◆ DIRECTIONS ◆
When you reach the line containing "register_bits: 2259" in the entries below, start writing out each line exactly, and stop after the line containing "test 9 x 10".

◆ Saved data entries ◆
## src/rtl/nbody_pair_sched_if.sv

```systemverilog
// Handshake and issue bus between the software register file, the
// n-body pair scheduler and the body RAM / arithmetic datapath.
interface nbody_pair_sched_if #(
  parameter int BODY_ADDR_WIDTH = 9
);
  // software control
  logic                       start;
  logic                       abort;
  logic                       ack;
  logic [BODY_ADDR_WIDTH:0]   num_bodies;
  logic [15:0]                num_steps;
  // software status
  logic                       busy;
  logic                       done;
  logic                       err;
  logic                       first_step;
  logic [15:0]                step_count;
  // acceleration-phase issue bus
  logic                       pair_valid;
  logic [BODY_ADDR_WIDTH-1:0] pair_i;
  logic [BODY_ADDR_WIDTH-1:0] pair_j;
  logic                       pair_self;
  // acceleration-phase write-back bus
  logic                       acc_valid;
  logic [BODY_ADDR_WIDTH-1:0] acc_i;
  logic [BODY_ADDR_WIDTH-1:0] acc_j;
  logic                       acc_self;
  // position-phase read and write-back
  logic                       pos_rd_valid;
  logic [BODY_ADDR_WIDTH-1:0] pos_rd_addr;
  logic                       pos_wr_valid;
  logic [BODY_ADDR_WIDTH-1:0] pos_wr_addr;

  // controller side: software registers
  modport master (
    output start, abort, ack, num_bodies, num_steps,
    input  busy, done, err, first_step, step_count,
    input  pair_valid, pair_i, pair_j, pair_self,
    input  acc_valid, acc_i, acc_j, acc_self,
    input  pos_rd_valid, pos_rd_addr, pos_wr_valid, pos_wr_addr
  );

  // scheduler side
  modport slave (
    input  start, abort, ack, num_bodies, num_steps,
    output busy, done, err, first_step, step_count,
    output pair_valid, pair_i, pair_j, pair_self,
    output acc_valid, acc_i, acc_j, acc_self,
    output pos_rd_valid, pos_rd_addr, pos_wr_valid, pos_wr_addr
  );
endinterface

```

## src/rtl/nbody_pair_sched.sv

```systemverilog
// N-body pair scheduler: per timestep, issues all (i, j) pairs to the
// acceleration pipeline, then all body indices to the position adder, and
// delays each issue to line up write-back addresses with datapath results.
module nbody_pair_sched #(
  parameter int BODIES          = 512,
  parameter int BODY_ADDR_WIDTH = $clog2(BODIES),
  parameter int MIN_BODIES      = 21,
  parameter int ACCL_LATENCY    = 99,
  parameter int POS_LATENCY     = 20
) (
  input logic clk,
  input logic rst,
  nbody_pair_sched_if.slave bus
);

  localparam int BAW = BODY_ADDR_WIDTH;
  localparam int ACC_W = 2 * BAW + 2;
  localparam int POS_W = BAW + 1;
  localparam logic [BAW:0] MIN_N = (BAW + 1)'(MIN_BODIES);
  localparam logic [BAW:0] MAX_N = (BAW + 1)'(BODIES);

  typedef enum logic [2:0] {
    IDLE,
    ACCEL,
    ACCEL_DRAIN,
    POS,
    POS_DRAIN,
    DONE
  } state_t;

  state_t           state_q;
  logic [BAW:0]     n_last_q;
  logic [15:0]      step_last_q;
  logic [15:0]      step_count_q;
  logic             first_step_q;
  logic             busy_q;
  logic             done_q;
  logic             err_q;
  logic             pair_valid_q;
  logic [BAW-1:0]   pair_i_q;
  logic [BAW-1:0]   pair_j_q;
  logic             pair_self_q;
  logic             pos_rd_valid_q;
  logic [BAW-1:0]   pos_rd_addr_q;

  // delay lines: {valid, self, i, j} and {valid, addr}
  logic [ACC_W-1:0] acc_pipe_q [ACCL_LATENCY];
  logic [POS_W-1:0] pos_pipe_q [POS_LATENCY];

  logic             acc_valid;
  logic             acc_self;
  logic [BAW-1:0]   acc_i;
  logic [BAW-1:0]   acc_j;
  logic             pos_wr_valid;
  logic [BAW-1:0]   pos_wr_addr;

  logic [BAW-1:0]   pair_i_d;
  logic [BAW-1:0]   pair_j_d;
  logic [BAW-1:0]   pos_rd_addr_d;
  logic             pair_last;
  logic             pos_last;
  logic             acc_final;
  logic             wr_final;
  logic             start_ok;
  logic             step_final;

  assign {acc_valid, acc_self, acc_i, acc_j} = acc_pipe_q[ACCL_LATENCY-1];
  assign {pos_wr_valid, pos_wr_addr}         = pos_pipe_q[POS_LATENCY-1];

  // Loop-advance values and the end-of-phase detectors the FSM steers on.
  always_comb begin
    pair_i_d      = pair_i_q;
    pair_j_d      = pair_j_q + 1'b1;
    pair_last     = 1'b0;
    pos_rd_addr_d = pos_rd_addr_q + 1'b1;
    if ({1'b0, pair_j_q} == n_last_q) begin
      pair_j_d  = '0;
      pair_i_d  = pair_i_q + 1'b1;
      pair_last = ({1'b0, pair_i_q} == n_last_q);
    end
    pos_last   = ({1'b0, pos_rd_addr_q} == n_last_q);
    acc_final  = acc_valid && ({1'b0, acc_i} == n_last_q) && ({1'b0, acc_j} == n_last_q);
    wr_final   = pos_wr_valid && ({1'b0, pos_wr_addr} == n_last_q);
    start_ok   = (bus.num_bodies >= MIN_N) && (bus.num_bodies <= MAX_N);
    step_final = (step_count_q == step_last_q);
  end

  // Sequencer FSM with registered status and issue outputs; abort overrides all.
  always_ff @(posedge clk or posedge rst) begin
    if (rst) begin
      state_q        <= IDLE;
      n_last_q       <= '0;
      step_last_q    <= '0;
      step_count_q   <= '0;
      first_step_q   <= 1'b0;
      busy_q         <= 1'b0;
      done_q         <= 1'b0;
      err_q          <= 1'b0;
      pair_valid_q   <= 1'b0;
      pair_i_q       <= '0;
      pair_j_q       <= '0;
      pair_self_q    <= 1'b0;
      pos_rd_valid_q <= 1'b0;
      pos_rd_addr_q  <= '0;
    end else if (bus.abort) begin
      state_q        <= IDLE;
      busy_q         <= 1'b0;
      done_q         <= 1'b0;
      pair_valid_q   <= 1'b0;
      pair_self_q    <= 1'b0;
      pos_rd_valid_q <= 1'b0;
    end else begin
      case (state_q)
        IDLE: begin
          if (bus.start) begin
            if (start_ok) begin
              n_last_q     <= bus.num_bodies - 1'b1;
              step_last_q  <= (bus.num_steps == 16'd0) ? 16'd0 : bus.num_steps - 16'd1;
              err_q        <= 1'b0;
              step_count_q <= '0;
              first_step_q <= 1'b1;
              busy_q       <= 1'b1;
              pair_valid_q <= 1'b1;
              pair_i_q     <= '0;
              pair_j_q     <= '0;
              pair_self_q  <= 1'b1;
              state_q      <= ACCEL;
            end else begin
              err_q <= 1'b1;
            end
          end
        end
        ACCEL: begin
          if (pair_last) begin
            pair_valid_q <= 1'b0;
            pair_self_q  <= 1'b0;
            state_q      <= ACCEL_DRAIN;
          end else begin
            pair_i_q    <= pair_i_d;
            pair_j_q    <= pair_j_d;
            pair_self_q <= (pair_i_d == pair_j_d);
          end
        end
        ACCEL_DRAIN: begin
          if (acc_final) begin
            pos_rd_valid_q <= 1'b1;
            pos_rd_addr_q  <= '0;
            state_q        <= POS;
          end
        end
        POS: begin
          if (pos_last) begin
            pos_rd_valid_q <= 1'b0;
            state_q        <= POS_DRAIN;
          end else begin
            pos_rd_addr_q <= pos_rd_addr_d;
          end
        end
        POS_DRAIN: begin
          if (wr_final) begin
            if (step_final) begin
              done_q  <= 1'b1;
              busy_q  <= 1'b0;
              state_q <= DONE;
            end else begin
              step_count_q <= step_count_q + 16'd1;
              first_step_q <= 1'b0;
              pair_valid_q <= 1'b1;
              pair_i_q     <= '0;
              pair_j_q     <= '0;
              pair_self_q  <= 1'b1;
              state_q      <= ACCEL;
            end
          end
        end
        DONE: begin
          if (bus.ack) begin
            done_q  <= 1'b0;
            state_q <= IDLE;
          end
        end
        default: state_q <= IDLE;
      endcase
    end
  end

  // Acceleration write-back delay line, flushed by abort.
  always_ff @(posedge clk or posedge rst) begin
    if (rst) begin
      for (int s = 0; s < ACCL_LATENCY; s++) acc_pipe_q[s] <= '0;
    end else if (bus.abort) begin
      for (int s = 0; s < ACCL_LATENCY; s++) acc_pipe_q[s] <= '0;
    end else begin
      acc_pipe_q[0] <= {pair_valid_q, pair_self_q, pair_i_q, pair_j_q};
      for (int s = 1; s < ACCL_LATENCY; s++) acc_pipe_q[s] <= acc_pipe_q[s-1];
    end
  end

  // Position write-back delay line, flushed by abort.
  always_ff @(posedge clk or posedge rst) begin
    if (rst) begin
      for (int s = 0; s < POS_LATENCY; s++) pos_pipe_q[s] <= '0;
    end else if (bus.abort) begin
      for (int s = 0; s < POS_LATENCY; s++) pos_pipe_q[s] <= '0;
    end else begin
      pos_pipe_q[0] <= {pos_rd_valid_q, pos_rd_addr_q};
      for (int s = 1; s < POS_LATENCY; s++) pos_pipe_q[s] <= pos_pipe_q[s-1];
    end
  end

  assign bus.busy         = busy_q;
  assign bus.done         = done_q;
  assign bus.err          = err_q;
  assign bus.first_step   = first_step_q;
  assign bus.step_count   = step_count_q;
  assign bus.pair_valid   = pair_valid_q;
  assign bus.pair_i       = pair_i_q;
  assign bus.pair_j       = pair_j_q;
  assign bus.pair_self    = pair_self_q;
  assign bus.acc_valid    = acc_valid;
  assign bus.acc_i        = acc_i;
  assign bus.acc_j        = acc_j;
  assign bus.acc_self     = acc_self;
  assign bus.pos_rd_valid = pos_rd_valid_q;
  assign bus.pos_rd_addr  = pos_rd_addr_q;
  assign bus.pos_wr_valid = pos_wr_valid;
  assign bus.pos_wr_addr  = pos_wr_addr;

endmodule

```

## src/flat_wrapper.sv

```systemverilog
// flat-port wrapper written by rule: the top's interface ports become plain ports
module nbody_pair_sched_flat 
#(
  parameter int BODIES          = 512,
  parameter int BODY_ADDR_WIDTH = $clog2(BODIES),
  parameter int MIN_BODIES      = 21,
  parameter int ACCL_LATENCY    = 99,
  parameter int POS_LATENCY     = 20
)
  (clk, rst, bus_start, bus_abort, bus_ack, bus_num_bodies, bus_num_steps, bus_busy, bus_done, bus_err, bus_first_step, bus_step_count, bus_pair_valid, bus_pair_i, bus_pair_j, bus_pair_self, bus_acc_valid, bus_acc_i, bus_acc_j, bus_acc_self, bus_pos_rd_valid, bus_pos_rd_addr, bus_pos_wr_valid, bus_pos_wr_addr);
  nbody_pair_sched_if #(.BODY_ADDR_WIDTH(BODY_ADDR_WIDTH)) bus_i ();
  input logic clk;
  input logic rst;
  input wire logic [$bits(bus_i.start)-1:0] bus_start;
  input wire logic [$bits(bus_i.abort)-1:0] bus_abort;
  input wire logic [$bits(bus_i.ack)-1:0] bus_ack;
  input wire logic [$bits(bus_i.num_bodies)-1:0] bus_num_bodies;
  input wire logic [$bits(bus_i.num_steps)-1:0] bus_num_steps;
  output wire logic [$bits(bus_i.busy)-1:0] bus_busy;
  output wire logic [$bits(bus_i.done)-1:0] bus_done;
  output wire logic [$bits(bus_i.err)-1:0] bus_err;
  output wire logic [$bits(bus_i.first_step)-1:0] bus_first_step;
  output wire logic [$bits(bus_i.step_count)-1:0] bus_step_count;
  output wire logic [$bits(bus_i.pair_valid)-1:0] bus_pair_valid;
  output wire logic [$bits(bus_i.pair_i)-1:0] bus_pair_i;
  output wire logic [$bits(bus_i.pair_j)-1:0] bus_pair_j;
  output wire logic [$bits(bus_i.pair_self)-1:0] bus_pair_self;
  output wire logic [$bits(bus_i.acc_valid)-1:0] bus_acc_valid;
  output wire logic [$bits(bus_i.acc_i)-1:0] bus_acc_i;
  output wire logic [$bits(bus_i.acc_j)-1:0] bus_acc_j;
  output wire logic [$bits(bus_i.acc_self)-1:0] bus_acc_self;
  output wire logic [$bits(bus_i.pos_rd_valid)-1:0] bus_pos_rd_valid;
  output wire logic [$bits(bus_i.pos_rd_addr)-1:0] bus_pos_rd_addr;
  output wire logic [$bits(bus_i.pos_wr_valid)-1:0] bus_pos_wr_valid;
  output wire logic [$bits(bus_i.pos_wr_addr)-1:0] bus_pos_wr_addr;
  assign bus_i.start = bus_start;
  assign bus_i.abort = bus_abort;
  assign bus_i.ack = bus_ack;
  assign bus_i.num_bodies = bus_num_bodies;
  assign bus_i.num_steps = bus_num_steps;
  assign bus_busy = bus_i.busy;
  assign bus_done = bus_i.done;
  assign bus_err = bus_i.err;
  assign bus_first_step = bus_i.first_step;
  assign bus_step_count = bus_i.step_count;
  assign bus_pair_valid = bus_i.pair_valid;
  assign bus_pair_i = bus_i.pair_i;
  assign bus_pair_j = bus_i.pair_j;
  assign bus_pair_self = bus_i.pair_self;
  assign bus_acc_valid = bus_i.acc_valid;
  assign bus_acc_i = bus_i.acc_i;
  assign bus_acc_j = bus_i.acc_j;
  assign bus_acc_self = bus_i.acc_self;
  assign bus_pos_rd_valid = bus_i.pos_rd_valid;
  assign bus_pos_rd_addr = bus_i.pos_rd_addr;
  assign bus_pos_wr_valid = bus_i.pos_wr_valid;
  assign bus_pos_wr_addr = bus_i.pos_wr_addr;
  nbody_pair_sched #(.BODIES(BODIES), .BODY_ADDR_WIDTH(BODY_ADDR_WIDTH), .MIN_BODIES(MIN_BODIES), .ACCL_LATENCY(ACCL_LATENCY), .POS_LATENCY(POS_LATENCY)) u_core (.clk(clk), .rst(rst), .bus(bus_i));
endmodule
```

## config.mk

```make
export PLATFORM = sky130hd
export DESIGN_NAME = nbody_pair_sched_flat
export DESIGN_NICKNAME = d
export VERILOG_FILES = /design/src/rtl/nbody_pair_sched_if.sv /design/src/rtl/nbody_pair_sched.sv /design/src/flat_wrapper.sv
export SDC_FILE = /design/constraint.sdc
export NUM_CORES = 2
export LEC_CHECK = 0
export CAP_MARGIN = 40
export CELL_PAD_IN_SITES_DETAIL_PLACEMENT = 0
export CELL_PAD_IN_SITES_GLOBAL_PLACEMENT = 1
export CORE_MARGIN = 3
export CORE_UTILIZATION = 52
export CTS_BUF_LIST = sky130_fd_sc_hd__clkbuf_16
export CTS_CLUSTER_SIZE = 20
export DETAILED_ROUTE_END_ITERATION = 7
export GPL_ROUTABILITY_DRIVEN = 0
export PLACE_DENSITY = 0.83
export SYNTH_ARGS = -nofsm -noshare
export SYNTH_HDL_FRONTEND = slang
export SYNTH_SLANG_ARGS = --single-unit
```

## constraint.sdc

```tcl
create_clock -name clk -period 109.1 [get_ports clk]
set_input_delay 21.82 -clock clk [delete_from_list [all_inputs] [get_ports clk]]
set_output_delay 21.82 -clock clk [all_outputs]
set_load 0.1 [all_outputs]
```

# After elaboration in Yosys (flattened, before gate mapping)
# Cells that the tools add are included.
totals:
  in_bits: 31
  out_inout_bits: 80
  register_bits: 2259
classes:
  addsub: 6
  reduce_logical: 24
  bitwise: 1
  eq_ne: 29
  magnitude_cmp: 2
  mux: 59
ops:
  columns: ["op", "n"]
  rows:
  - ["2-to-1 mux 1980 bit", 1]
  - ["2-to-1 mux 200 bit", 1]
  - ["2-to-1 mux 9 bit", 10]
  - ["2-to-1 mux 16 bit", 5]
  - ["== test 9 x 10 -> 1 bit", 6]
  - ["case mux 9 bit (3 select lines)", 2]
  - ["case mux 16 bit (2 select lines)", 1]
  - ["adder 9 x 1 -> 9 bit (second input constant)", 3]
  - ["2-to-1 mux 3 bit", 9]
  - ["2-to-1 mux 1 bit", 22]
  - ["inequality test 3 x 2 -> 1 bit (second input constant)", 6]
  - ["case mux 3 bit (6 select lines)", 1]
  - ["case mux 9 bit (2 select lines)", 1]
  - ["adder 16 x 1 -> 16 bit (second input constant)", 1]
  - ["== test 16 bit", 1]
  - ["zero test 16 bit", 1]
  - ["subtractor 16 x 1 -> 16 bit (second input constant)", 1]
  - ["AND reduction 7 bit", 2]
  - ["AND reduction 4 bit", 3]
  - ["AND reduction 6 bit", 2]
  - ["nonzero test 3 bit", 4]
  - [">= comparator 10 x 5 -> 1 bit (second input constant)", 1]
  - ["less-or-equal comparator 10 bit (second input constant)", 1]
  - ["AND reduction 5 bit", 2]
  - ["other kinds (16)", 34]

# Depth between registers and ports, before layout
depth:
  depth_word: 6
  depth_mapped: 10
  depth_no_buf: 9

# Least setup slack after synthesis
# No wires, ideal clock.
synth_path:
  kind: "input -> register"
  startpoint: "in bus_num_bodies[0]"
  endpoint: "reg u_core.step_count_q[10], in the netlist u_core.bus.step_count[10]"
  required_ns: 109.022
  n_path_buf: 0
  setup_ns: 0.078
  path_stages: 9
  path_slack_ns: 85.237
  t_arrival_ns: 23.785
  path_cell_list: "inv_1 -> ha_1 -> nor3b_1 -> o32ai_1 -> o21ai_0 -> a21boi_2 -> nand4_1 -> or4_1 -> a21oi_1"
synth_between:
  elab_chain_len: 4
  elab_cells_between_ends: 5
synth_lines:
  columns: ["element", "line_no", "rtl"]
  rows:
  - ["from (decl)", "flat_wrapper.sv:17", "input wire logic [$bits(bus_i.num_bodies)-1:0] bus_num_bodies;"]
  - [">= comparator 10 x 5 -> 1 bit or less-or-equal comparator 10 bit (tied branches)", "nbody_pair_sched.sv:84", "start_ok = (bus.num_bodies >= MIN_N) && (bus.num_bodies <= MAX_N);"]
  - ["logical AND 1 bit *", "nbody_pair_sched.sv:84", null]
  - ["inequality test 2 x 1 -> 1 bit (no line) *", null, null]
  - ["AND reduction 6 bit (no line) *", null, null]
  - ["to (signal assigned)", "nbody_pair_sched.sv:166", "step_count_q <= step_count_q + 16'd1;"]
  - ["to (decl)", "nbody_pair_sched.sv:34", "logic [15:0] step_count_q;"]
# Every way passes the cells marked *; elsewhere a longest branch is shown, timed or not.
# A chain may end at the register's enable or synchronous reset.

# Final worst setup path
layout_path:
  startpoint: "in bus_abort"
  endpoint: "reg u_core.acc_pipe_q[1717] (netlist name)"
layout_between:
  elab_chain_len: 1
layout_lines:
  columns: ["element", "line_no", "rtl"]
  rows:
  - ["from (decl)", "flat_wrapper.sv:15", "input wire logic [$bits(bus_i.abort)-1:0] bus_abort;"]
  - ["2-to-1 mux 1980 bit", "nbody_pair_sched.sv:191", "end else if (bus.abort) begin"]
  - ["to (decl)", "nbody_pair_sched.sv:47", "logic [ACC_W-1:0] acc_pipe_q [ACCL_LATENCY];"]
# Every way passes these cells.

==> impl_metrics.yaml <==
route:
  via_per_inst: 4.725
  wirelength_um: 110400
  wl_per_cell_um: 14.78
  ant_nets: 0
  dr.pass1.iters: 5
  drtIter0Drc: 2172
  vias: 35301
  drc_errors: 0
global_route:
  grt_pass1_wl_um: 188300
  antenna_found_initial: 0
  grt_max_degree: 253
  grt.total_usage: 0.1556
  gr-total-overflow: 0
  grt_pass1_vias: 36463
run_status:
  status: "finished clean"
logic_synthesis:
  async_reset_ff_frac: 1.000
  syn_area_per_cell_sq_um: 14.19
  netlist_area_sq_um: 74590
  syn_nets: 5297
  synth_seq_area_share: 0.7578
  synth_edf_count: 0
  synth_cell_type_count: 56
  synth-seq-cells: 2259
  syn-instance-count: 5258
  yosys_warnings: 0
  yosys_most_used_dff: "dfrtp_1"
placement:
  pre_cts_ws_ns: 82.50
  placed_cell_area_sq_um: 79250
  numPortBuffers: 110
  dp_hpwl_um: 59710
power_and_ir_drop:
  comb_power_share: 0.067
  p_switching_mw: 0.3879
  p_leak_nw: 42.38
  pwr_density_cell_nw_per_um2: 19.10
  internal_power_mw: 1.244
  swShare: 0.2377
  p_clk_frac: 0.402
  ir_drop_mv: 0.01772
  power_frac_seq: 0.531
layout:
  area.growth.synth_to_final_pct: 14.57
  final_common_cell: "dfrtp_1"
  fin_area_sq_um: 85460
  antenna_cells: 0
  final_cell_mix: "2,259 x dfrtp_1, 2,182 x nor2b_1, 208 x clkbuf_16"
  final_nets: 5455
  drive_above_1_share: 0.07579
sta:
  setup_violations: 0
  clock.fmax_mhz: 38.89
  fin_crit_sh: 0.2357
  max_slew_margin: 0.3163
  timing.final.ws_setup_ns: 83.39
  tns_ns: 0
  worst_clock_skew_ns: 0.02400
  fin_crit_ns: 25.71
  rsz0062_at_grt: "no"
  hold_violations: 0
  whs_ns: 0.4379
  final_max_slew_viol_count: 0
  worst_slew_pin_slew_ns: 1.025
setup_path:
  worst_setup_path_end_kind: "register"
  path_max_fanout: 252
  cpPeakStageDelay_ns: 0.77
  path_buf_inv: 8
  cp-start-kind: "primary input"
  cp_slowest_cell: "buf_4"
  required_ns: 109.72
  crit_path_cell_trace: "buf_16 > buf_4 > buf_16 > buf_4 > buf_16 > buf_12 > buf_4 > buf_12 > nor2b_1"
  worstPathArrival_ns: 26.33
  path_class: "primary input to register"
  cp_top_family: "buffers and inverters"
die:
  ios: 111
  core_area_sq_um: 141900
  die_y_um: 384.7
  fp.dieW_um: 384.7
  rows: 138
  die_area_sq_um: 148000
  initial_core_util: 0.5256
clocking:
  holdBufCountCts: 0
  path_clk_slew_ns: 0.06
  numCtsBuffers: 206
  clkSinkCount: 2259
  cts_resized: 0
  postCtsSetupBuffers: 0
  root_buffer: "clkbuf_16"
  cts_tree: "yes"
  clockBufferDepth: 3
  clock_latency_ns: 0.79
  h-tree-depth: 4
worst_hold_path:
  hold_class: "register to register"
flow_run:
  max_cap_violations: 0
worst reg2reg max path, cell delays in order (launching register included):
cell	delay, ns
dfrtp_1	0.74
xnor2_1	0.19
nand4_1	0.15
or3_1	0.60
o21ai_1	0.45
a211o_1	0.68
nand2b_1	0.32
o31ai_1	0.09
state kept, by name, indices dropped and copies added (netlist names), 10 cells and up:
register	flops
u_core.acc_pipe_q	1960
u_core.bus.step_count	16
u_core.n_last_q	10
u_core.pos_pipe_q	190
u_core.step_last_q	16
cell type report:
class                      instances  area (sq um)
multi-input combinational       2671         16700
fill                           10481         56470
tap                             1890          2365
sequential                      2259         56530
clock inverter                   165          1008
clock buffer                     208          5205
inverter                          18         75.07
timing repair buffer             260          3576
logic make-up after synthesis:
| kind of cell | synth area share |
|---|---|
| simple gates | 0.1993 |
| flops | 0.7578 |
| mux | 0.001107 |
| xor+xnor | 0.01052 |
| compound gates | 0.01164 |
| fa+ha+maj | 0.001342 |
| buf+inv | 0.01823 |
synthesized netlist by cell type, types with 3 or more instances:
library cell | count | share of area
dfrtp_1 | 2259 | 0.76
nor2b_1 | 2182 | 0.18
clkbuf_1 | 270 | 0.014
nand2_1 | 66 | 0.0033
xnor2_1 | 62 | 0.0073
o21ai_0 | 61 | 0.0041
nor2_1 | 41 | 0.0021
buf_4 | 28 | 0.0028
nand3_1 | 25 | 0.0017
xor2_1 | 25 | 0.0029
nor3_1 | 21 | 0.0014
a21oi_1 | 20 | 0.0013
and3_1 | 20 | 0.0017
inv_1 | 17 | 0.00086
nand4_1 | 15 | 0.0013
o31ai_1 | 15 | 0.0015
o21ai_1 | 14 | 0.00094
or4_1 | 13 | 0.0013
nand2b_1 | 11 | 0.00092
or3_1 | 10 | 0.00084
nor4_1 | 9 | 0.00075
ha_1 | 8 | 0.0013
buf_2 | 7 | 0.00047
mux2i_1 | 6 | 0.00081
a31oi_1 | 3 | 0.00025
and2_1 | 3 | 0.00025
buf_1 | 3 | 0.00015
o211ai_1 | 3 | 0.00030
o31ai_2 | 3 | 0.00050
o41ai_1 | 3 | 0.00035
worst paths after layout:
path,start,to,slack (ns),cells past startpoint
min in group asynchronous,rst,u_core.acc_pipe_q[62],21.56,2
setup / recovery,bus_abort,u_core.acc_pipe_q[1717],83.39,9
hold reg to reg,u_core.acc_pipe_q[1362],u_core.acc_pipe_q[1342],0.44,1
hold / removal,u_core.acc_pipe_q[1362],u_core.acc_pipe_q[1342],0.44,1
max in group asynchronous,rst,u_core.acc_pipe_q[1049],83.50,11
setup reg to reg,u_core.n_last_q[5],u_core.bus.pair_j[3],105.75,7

◆ TASK SOLUTION ◆
  register_bits: 2259
classes:
  addsub: 6
  reduce_logical: 24
  bitwise: 1
  eq_ne: 29
  magnitude_cmp: 2
  mux: 59
ops:
  columns: ["op", "n"]
  rows:
  - ["2-to-1 mux 1980 bit", 1]
  - ["2-to-1 mux 200 bit", 1]
  - ["2-to-1 mux 9 bit", 10]
  - ["2-to-1 mux 16 bit", 5]
  - ["== test 9 x 10 -> 1 bit", 6]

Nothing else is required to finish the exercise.